According to another report, the FBR learned about the incident after the assailants began causing environmental damage. On March 23, last year, a severe attack on the FBR’s data centre occurred, however it was unsuccessful. However, they were able to get into the system this time, they added.
The attacks occur as the government considers a law proposal that would grant access to the FBR’s database to the National Database Registration Authority (NADRA).
The FBR’s database is the world’s largest, containing information on trillions of rupee transactions, as well as details on citizens’ wealth, income, and expenditures. It also contains information on their different personal and corporate transactions, which are subject to various sorts of withholding taxes.
The FBR issued an internal alert after learning of the hack, saying it had “had a major cyberattack on our data centres.” All applications have been disabled and require assistance from all teams.”
The Pakistan Revenue Automation Limited (PRAL), the FBR’s technology and data backbone, is also down and compromised, according to the sources. As a technological business, PRAL was supposed to install firewalls to protect its data centre, but it did not do so diligently.

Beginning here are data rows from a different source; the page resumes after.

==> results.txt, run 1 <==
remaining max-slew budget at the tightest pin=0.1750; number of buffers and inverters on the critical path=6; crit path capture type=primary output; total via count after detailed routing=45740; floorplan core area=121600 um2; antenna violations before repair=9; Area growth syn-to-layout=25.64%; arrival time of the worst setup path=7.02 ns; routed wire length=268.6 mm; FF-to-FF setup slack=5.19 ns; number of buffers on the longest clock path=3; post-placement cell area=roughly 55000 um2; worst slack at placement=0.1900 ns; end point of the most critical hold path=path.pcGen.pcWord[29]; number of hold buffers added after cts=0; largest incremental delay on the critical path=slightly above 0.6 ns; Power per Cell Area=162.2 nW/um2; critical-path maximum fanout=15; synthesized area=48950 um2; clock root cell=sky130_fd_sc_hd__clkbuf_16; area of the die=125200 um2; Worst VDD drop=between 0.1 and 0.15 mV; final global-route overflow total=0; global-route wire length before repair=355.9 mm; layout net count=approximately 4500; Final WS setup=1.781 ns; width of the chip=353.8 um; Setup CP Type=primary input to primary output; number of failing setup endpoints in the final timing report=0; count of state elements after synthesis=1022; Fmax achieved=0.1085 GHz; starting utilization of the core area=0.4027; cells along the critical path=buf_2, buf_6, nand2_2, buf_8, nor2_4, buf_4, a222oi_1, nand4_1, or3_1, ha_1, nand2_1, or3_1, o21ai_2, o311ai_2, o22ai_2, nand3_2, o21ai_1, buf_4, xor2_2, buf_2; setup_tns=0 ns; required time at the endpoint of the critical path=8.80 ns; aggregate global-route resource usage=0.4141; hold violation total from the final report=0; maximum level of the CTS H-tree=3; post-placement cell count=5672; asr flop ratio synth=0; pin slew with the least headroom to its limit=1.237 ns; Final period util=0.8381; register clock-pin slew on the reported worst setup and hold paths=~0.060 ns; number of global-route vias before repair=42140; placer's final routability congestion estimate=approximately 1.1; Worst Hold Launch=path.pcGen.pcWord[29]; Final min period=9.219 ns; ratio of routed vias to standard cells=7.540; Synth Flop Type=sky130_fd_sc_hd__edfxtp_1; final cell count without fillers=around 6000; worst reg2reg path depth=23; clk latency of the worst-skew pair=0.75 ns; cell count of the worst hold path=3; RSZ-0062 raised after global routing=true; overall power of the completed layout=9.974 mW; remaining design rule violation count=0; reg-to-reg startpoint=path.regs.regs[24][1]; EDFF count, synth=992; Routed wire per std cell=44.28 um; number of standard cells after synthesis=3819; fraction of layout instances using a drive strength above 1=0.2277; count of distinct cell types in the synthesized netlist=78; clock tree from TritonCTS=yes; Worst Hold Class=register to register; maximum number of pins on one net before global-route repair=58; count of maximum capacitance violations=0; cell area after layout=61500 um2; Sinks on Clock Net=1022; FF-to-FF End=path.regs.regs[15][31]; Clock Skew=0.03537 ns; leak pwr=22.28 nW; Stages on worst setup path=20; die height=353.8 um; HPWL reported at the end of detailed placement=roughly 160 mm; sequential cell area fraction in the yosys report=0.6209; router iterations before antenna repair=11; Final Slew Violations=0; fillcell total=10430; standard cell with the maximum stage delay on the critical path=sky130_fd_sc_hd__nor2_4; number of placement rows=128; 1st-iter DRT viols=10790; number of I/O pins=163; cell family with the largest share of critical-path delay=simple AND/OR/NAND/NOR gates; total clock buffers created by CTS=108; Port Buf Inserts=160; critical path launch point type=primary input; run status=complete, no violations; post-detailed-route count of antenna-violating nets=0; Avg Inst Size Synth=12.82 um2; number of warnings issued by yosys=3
What follows belongs to an exercise in optimizing a design on an open flow for small area, a short achievable clock period and few clock cycles per item; a production flow would make more cautious choices.
RTL that was checked went through simulation tests only; none was proved equivalent to the original.
Power and IR drop assume default switching activity.

==> inputs of xenon <==
// exu_alu
module exu_alu (
  input  wire logic                    i_clk,
  input  wire logic                    i_reset,
  input  wire logic                    i_valid,
  output logic                         o_ready,
  input  wire exu_alu_pkg::exu_issue_t i_issue,
  output logic                         o_cmt_valid,
  input  wire logic                    i_cmt_ready,
  output exu_alu_pkg::exu_cmt_t        o_cmt,
  output logic                         o_wbck_valid,
  input  wire logic                    i_wbck_ready,
  output exu_alu_pkg::exu_wbck_t       o_wbck
);
clock: 10.0 ns
lec_check: 0
cap_margin: 20
core_margin: 2
core_utilization: 40
slew_margin: 20
run.sh (not shown) runs the stock make flow with config.mk's settings and CLKGATE_MAP_FILE= SYNTH_SCRIPT=/design/flow/synth_recipe.tcl, a recipe that flattens the netlist after the stock synthesis.
==> inputs of willow, as changes to xenon <==
==> flow/flow/run.sh (new file) <==
#!/bin/bash
# Standard ORFS layout; the only change is the cell that buffers the ports.
set -euo pipefail
export BUFFER_PORTS_ARGS="-buffer_cell sky130_fd_sc_hd__buf_2"
bash standard.sh > orfs_make.log 2>&1
==> flow/standard.sh (new file) <==
#!/bin/bash
# synth_recipe.tcl (not shown) runs the flow's synth.tcl, then flattens the netlist and writes it again
# the make line also repeats each setting of config.mk as NAME=value (left out here)
make -C /OpenROAD-flow-scripts/flow DESIGN_CONFIG=/design/flow/config.mk WORK_HOME=/design/flow/orfs CLKGATE_MAP_FILE= SYNTH_SCRIPT=/design/flow/synth_recipe.tcl "${@:-finish}"
removed: flow/run.sh
==> summary.txt <==
Synthesized cell count is the same in willow and xenon. willow produced a clean layout. xenon completed with no timing, DRC or antenna violations. Between xenon and willow, the lower total power is in willow (gap 1.6%, measured against willow). In flip-flop and latch count, xenon and willow do not differ. Between willow and xenon, the lower final cell count is in willow (gap 1.0%, measured against xenon). Against willow, the first-iteration DRC count of xenon is smaller by about 1.5%. Against xenon, the non-clock buffer count of willow is lower by 31. Of willow and xenon, xenon has the higher sequential power (gap about 2%, measured against xenon). In xenon the critical path depth is higher than in willow, by 1.
==> figures <==
quantity	xenon	willow
Fin util	46.1%	43.4%
Final standard cell count with taps included and fillers excluded	3,068	3,036
Fraction of area in non-clock buffers	12.4%	6.81%
Final worst-path cycle share	92.1%	90.0%
Vias in the first global route	19,200	18,900
Vias	19,200	19,100
Place WS	0.840 ns	1.19 ns
Global-route wire length before repair	124,000 um	123,000 um
Sw Pwr	2.05 mW	2.08 mW
Status	complete, no violations	complete, no violations
Static leakage	9.40 nW	9.30 nW
Post-placement cell area	21,300 um2	20,000 um2
Antenna cell count	2	1
Number of cells after detailed placement	3,058	3,027
Ratio of layout area to synthesized area	1.143x	1.074x
Share of power burned in the clock network	4.8%	5.0%
Total Power	3.90 mW	3.85 mW
No run of this note included a check of the RTL's function; only the layout flow was run.


==> job 6052: inputs <==
exu_alu, a different RTL version from the one above (not shown whole).
clock: 10.0 ns
lec_check: 0
cap_margin: 20
core_margin: 2
core_utilization: 40
setup_slack_margin: 4
slew_margin: 20
standard.sh (not shown) runs the stock make flow with config.mk's settings and CLKGATE_MAP_FILE= SYNTH_SCRIPT=/design/flow/synth_recipe.tcl, a recipe that flattens the netlist after the stock synthesis.
==> flow/flow/run.sh <==
#!/bin/bash
# ORFS layout as the standard.sh runs it, with two changes:
#  - the ports are buffered with buf_2 instead of the cell buffer_ports picks;
#  - synthesis maps logic with an area-oriented ABC script (flow/abc_map.script),
#    the rest of synthesis is synth_recipe.tcl unchanged.
set -euo pipefail
here=$(pwd)
export BUFFER_PORTS_ARGS="-buffer_cell sky130_fd_sc_hd__buf_2"
export OWN_ABC_SCRIPT="$here/flow/abc_map.script"
{
  cat <<'TCL'
proc abc {args} {
  set i [lsearch $args -script]
  if {$i >= 0} { lset args [expr {$i + 1}] $::env(OWN_ABC_SCRIPT) }
  yosys abc {*}$args
}
TCL
  cat synth_recipe.tcl
} > own_synth.tcl
sed "s#SYNTH_SCRIPT=[^ ]*#SYNTH_SCRIPT=$here/own_synth.tcl#" standard.sh > own_standard.sh
bash own_standard.sh > orfs_make.log 2>&1
==> flow/flow/abc_map.script <==
&get -n
&st
&dch
&nf -a
&put
topo
stime -c
==> inputs of job 6963, as changes to job 6052 <==
--- a/flow/design.v
+++ b/flow/design.v
@@ -42,27 +42,35 @@
     rfidx_t rdidx;
   } exu_wbck_t;
   typedef enum logic [1:0] {
     MDV_IDLE,
     MDV_BUSY,
     MDV_DONE
   } mdv_state_e;
+  function automatic integer clog2(input integer v);
+    integer r;
+    begin
+      r = 0;
+      while ((1 << r) < v) r = r + 1;
+      clog2 = r;
+    end
+  endfunction
 endpackage
 `default_nettype wire
 `timescale 1ns/100ps
 `default_nettype none
 module exu_alu_pfx #(
   parameter int N     = 32,
   parameter int STYLE = 0
 ) (
   input  wire logic [N-1:0] i_g,
   input  wire logic [N-1:0] i_p,
   output logic      [N-1:0] o_g
 );
-  localparam int L = $clog2(N);
+  localparam int L = exu_alu_pkg::clog2(N);
   if (STYLE == 1) begin : g_skl
     logic [N-1:0] gg [0:L];
     logic [N-1:0] pp [0:L];
     assign gg[0] = i_g;
     assign pp[0] = i_p;
     for (genvar l = 0; l < L; l++) begin : g_lvl
       for (genvar i = 0; i < N; i++) begin : g_bit
@@ -128,41 +136,53 @@
 `default_nettype wire
 `timescale 1ns/100ps
 `default_nettype none
 module exu_alu_rglr (
   input  wire exu_alu_pkg::op_t        i_op,
   input  wire logic                    i_alu,      
   input  wire logic                    i_bjp,      
+  input  wire logic                    i_mul,      
+  input  wire exu_alu_pkg::xlen_t      i_mul_s,    
+  input  wire exu_alu_pkg::xlen_t      i_mul_c,
   input  wire exu_alu_pkg::xlen_t      i_rs1,
   input  wire exu_alu_pkg::xlen_t      i_rs2,
   input  wire exu_alu_pkg::xlen_t      i_imm,
-  input  wire exu_alu_pkg::xlen_t      i_link,
-  output exu_alu_pkg::xlen_t           o_res,      
+  input  wire exu_alu_pkg::xlen_t      i_ext,      
+  output exu_alu_pkg::xlen_t           o_res,
   output logic                         o_taken     
 );
   localparam int XL = 32;
-  exu_alu_pkg::xlen_t op1, op2, b, p, g, c, sum, sr, sfill;
-  logic               do_sub, lt, ltu, eq, cout, fill;
+  exu_alu_pkg::xlen_t op1, op2, a, b, p, g, c, sum, sr, sfill;
+  logic               do_sub, eq, fill;
   logic [4:0]         shamt;
   exu_alu_pkg::xlen_t gc;
   assign op1 = i_rs1;
   assign op2 = i_op[3] ? i_imm : i_rs2;
-  assign do_sub = i_bjp | (i_op[2:0] == 3'd1) | (i_op[3:1] == 3'b111);
-  assign b      = op2 ^ {XL{do_sub}};
-  assign p      = op1 ^ b;
-  assign g      = op1 & b;
+  assign do_sub = ~i_mul & (i_bjp | (i_op[0] & ~i_op[1]) | (i_op[2] & i_op[1]));
+  assign a      = i_mul ? i_mul_s : op1;
+  assign b      = i_mul ? i_mul_c : op2;
+  exu_alu_pkg::xlen_t pa, ga, gs;
+  assign pa     = a ^ b;
+  assign ga     = a & b;
+  assign gs     = a & ~b;
+  assign p      = pa ^ {XL{do_sub}};
+  assign g      = do_sub ? gs : ga;
   exu_alu_pfx #(.N(XL), .STYLE(1)) u_pfx (
     .i_g({g[XL-1:1], g[0] | (p[0] & do_sub)}), .i_p(p), .o_g(gc)
   );
   assign c    = {gc[XL-2:0], do_sub};
   assign sum  = p ^ c;
-  assign cout = gc[XL-1];
-  assign ltu = ~cout;                                   
-  assign lt  = (op1[XL-1] ^ op2[XL-1]) ? op1[XL-1] : sum[XL-1];
   assign eq  = &p;                                      
+  logic sdiff;
+  logic [1:0] lt_k, ltu_k;                              
+  assign sdiff    = op1[XL-1] ^ op2[XL-1];
+  assign ltu_k[0] = ~g[XL-1];                           
+  assign ltu_k[1] = ~(g[XL-1] | p[XL-1]);
+  assign lt_k[0]  = sdiff ? op1[XL-1] :  p[XL-1];
+  assign lt_k[1]  = sdiff ? op1[XL-1] : ~p[XL-1];
   logic               sll;
   exu_alu_pkg::xlen_t sx, op1_rev, sr_rev;
   assign sll   = (i_op[2:0] == 3'd5);
   assign shamt = op2[4:0];
   assign fill  = (i_op == 4'h7) & op1[XL-1];
   for (genvar i = 0; i < XL; i++) begin : g_rev
     assign op1_rev[i] = op1[XL-1-i];
@@ -174,14 +194,15 @@
   for (genvar k = 0; k < 5; k++) begin : g_sh
     assign st[k+1] = shamt[k] ? {{(1<<k){fill}}, st[k][XL-1:(1<<k)]} : st[k];
   end
   assign sr = st[5];
   logic s_sum, s_p, s_g, s_sr, s_sl, s_op2, s_lt, s_ltu;
   always_comb begin
     {s_sum, s_p, s_g, s_sr, s_sl, s_op2, s_lt, s_ltu} = '0;
+    if (i_mul) s_sum = 1'b1;
     if (i_alu) begin
       case (i_op)
         4'h2,  4'hA: s_p   = 1'b1;
         4'h3,   4'hB: begin s_p = 1'b1; s_g = 1'b1; end
         4'h4,  4'hC: s_g   = 1'b1;
         4'h5,  4'hD: s_sl  = 1'b1;
         4'h6,
@@ -189,33 +210,43 @@
         4'h9:        s_op2 = 1'b1;
         4'hE:        s_lt  = 1'b1;
         4'hF:       s_ltu = 1'b1;
         default:            s_sum = 1'b1;
       endcase
     end
   end
-  assign o_res = ({XL{s_sum}} & sum)
-               | ({XL{s_p}}   & p)
+  exu_alu_pkg::xlen_t other, res_c0, res_c1;
+  assign other = ({XL{s_p}}   & p)
                | ({XL{s_g}}   & g)
                | ({XL{s_sr}}  & sr)
                | ({XL{s_sl}}  & sr_rev)
                | ({XL{s_op2}} & op2)
-               | ({XL{i_bjp}} & i_link)
-               | {{(XL-1){1'b0}}, (s_lt & lt) | (s_ltu & ltu)};
+               | i_ext;
+  assign res_c0 = other | ({XL{s_sum}} &  p);
+  assign res_c1 = other | ({XL{s_sum}} & ~p);
+  logic [1:0] slt_k, taken_k;
   always_comb begin
-    case (i_op)
-      4'h0:  o_taken =  eq;
-      4'h1:  o_taken = ~eq;
-      4'h2:  o_taken =  lt;
-      4'h3:  o_taken = ~lt;
-      4'h4: o_taken =  ltu;
-      4'h5: o_taken = ~ltu;
-      default:      o_taken = 1'b1;                    
-    endcase
+    for (int k = 0; k < 2; k++) begin
+      slt_k[k] = (s_lt & lt_k[k]) | (s_ltu & ltu_k[k]);
+      case (i_op)
+        4'h0:  taken_k[k] =  eq;
+        4'h1:  taken_k[k] = ~eq;
+        4'h2:  taken_k[k] =  lt_k[k];
+        4'h3:  taken_k[k] = ~lt_k[k];
+        4'h4: taken_k[k] =  ltu_k[k];
+        4'h5: taken_k[k] = ~ltu_k[k];
+        default:      taken_k[k] = 1'b1;               
+      endcase
+    end
   end
+  always_comb begin
+    for (int i = 0; i < XL; i++) o_res[i] = c[i] ? res_c1[i] : res_c0[i];
+    o_res[0] = o_res[0] | slt_k[c[XL-1]];
+  end
+  assign o_taken = taken_k[c[XL-1]];
 endmodule
 `default_nettype wire
 `timescale 1ns/100ps
 `default_nettype none
 module exu_alu_bjp (
   input  wire exu_alu_pkg::pc_t        i_pc,
   output exu_alu_pkg::xlen_t           o_link
@@ -235,45 +266,57 @@
   input  wire logic                    i_clk,
   input  wire logic                    i_reset,
   input  wire logic                    i_start,    
   input  wire logic                    i_accept,   
   input  wire exu_alu_pkg::xlen_t      i_rs1,      
   input  wire exu_alu_pkg::xlen_t      i_rs2,
   output logic                         o_done,
-  output exu_alu_pkg::xlen_t           o_res
+  output exu_alu_pkg::xlen_t           o_s,        
+  output exu_alu_pkg::xlen_t           o_c         
 );
   localparam int XL = 32;
   localparam int K  = 8;
   localparam int N  = XL / K;
-  localparam int W  = $clog2(N + 1);
+  localparam int W  = exu_alu_pkg::clog2(N + 1);
   logic [W-1:0]       cnt;
   exu_alu_pkg::xlen_t acc_s, acc_c;             
-  exu_alu_pkg::xlen_t in_s, in_c, s, c, p, g, gc;
+  exu_alu_pkg::xlen_t in_s, in_c, s, c;
   logic [XL:0]        rs2x;
   logic [K:0]         dig;
   assign o_done = (cnt == W'(N));
+  logic [N-1:0] top_eq;                         
+  logic [W-1:0] skip, eff;
+  logic         first;
   assign rs2x = {i_rs2, 1'b0};
-  assign dig  = rs2x[(N-1-cnt)*K +: K+1];
-  assign in_s = (cnt == '0) ? '0 : acc_s;
-  assign in_c = (cnt == '0) ? '0 : acc_c;
+  assign top_eq[0] = 1'b0;
+  for (genvar t = 1; t < N; t++) begin : g_eq
+    assign top_eq[t] = (&rs2x[XL:t*K]) | ~(|rs2x[XL:t*K]);
+  end
+  always_comb begin
+    skip = '0;
+    for (int t = N - 1; t >= 1; t--) if (top_eq[t]) skip = W'(N - t);
+  end
+  assign first = (cnt == '0);
+  assign eff   = first ? skip : cnt;
+  assign dig   = rs2x[(N-1-eff)*K +: K+1];
+  assign in_s  = first ? '0 : acc_s;
+  assign in_c  = first ? '0 : acc_c;
   exu_alu_mulstep u_step (.i_rs1, .i_acc_s(in_s), .i_acc_c(in_c), .i_dig(dig), .o_s(s), .o_c(c));
   always_ff @(posedge i_clk) begin
     if (i_reset | i_accept) cnt <= '0;
-    else if (i_start & ~o_done) cnt <= cnt + 1'b1;
+    else if (i_start & ~o_done) cnt <= eff + 1'b1;
   end
   always_ff @(posedge i_clk) begin
     if (~o_done) begin
       acc_s <= s;
       acc_c <= c;
     end
   end
-  assign p = acc_s ^ acc_c;
-  assign g = acc_s & acc_c;
-  exu_alu_pfx #(.N(XL), .STYLE(0)) u_pfx (.i_g(g), .i_p(p), .o_g(gc));
-  assign o_res = p ^ {gc[XL-2:0], 1'b0};
+  assign o_s = acc_s;
+  assign o_c = acc_c;
 endmodule
 module exu_alu_mulstep (
   input  wire logic [31:0] i_rs1,
   input  wire logic [31:0] i_acc_s,
   input  wire logic [31:0] i_acc_c,
   input  wire logic [8:0] i_dig,
   output logic      [31:0] o_s,
@@ -1044,43 +1087,45 @@
   output logic                         o_cmt_valid,
   input  wire logic                    i_cmt_ready,
   output exu_alu_pkg::exu_cmt_t        o_cmt,
   output logic                         o_wbck_valid,
   input  wire logic                    i_wbck_ready,
   output exu_alu_pkg::exu_wbck_t       o_wbck
 );
-  logic               is_alu, is_bjp, is_mul;
+  logic               is_bjp, is_mul, dp_alu, dp_bjp;
   logic               done, need_wbck, accept;
   logic               mul_done, taken;
-  exu_alu_pkg::xlen_t alu_res, link, mul_res;
-  assign is_alu = ~i_issue.ilegl & ~i_issue.grp[1] & ~i_issue.grp[0];
+  exu_alu_pkg::xlen_t alu_res, link, mul_s, mul_c, ext_res;
   assign is_bjp = ~i_issue.ilegl & ~i_issue.grp[1] &  i_issue.grp[0];
   assign is_mul = ~i_issue.ilegl &  i_issue.grp[1];
+  assign dp_alu = ~i_issue.grp[1] & ~i_issue.grp[0];
+  assign dp_bjp = ~i_issue.grp[1] &  i_issue.grp[0];
   exu_alu_rglr u_rglr (
-    .i_op(i_issue.op), .i_alu(is_alu), .i_bjp(is_bjp), .i_link(link), .i_rs1(i_issue.rs1), .i_rs2(i_issue.rs2), .i_imm(i_issue.imm),
+    .i_op(i_issue.op), .i_alu(dp_alu), .i_bjp(i_issue.grp[0]), .i_mul(mul_done), .i_mul_s(mul_s), .i_mul_c(mul_c), .i_ext(ext_res), .i_rs1(i_issue.rs1), .i_rs2(i_issue.rs2), .i_imm(i_issue.imm),
     .o_res(alu_res), .o_taken(taken)
   );
   exu_alu_bjp u_bjp (
     .i_pc(i_issue.pc), .o_link(link)
   );
   exu_alu_muldiv u_muldiv (
     .i_clk, .i_reset,
     .i_start(i_valid & is_mul), .i_accept(accept),
     .i_rs1(i_issue.rs1), .i_rs2(i_issue.rs2),
-    .o_done(mul_done), .o_res(mul_res)
+    .o_done(mul_done), .o_s(mul_s), .o_c(mul_c)
   );
   assign done      = ~is_mul | mul_done;
   assign need_wbck = i_issue.rdwen & ~i_issue.ilegl;
   assign o_ready   = done & i_cmt_ready & (~need_wbck | i_wbck_ready);
   assign accept    = i_valid & o_ready;
   assign o_cmt_valid  = i_valid & done & (~need_wbck | i_wbck_ready);
   assign o_wbck_valid = i_valid & done & need_wbck & i_cmt_ready;
   assign o_cmt.pc     = i_issue.pc;
   assign o_cmt.pc_vld = 1'b1;
   assign o_cmt.bjp    = is_bjp;
   assign o_cmt.prdt   = is_bjp & i_issue.imm[32-1];
   assign o_cmt.rslv   = is_bjp & taken;
   assign o_cmt.ilegl  = i_issue.ilegl;
-  assign o_wbck.wdat  = alu_res | ({32{is_mul}} & mul_res);
+  assign ext_res = {32{dp_bjp}} & link;
+  assign o_wbck.wdat  = alu_res;
   assign o_wbck.rdidx = i_issue.rdidx;
 endmodule
 `default_nettype wire
==> flow/flow/run.sh (replaced) <==
#!/bin/bash
# ORFS layout as the standard.sh runs it, with two changes:
#  - the ports are buffered with buf_1 instead of the cell buffer_ports picks;
#  - synthesis maps logic with a shorter ABC script (delay-aware mapping, no SOP balancing loop) (flow/abc_map.script),
#    the rest of synthesis is synth_recipe.tcl unchanged.
set -euo pipefail
here=$(pwd)
export BUFFER_PORTS_ARGS="-buffer_cell sky130_fd_sc_hd__buf_1"
export OWN_ABC_SCRIPT="$here/flow/abc_map.script"
{
  cat <<'TCL'
proc abc {args} {
  set i [lsearch $args -script]
  if {$i >= 0} { lset args [expr {$i + 1}] $::env(OWN_ABC_SCRIPT) }
  yosys abc {*}$args
}
TCL
  cat synth_recipe.tcl
} > own_synth.tcl
sed "s#SYNTH_SCRIPT=[^ ]*#SYNTH_SCRIPT=$here/own_synth.tcl#" standard.sh > own_standard.sh
bash own_standard.sh > orfs_make.log 2>&1
==> flow/flow/abc_map.script (replaced) <==
&get -n
&st
&dch
&nf
&put
buffer -c
topo
stime -c
upsize -c
dnsize -c
Settings changed: CTS_BUF_LIST set to sky130_fd_sc_hd__clkbuf_4 sky130_fd_sc_hd__clkbuf_8, SETUP_SLACK_MARGIN 4 to 2.5.
==> comparison table <==
metric	job 6963	job 6052
Dominant cell by count in the synthesized netlist	sky130_fd_sc_hd__mux2i_1	sky130_fd_sc_hd__xnor2_1
Synthesis Warnings	9	12
Die ar.	36800 µm²	36700 µm²
Synth Area per Inst	8.27 µm²	9.03 µm²
Combinational power share	60.3%	74.7%
Total area of multi-input combinational cells	11300 µm²	12400 µm²
Number of unique standard cell types used by synthesis	77	61
Post-layout total power	2.31 mW	3.69 mW
Count of inverters other than clock inverters in the layout	81	98
Average via count per standard cell	6.18	6.52
Proportion of cell area occupied by multi-input gates	72.3%	69.5%
CP Max Fanout	35	8
Layout cells sized above 1	9.66%	25.8%
Status	timing/DRC/antenna clean	timing/DRC/antenna clean
Worst clock skew	11.0 ps	8.45 ps
Final RePlAce weighted congestion	0.968	0.979
Power spent charging and discharging nets	1.09 mW	1.84 mW
Testbench counts of job 6963, summed over its fixed seeds: cycles 4,972, items 3,200.
The RTL of job 6052 was laid out without a check of its function.

afterwards: timing with drivers on the ports:
Ports are ideal in the flow. The routed layouts listed here were re-timed in OpenROAD.
Step 1 (the two cells are an assumption about what drives the block):
set clk [get_ports {i_clk}]
set_driving_cell -lib_cell sky130_fd_sc_hd__clkbuf_16 $clk
set_driving_cell -lib_cell sky130_fd_sc_hd__buf_2 [delete_from_list [all_inputs] $clk]
Step 2 times the ports against the registers' clock, not the clock port: input delays grow and output delays shrink by t, the midpoint of the rising clock arrivals with the driver on.
Three values: ideal ports, drivers, drivers and shift; two values: the first two.
run | shift t [ns] | slack for setup (ns) | hold WS [ns] | latest minus earliest clock arrival (ns) | worst slew at a driven data input, ns
xenon | 0.335 | 0.787 / 0.731 / 0.731 | 0.752 / 0.752 / 0.752 | 0.007 / 0.007 | 0.06
willow | 0.352 | 1.005 / 0.942 / 0.942 | 0.750 / 0.750 / 0.750 | 0.008 / 0.008 | 0.06
job 6052 | 0.383 | 2.466 / 2.320 / 2.320 | 0.842 / 0.842 / 0.842 | 0.010 / 0.009 | 0.20
job 6963 | 0.415 | 2.491 / 2.451 / 2.226 | 0.591 / 0.591 / 0.591 | 0.012 / 0.012 | 0.08
After both steps every run listed still meets setup and hold. For job 6963, which loses most, drivers alone change the setup slack by -0.040 ns; drivers and shift together by -0.265 ns.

According to the reports, some board members are more interested in operational issues than policy ones, which has led in grouping with the organisation.
According to sources, there was a need to assign blame for the security system compromise. The FBR has also recently engaged a chief information officer to improve data usage and security, according to the sources. According to them, pressure is growing on Customs as a result of the seriousness of the attack.
Aside from other items, consignments of fresh vegetables and courier consignments are stopped up at border checkpoints. Due to a loss of connection to the data source, people are unable to use the Active Taxpayers List.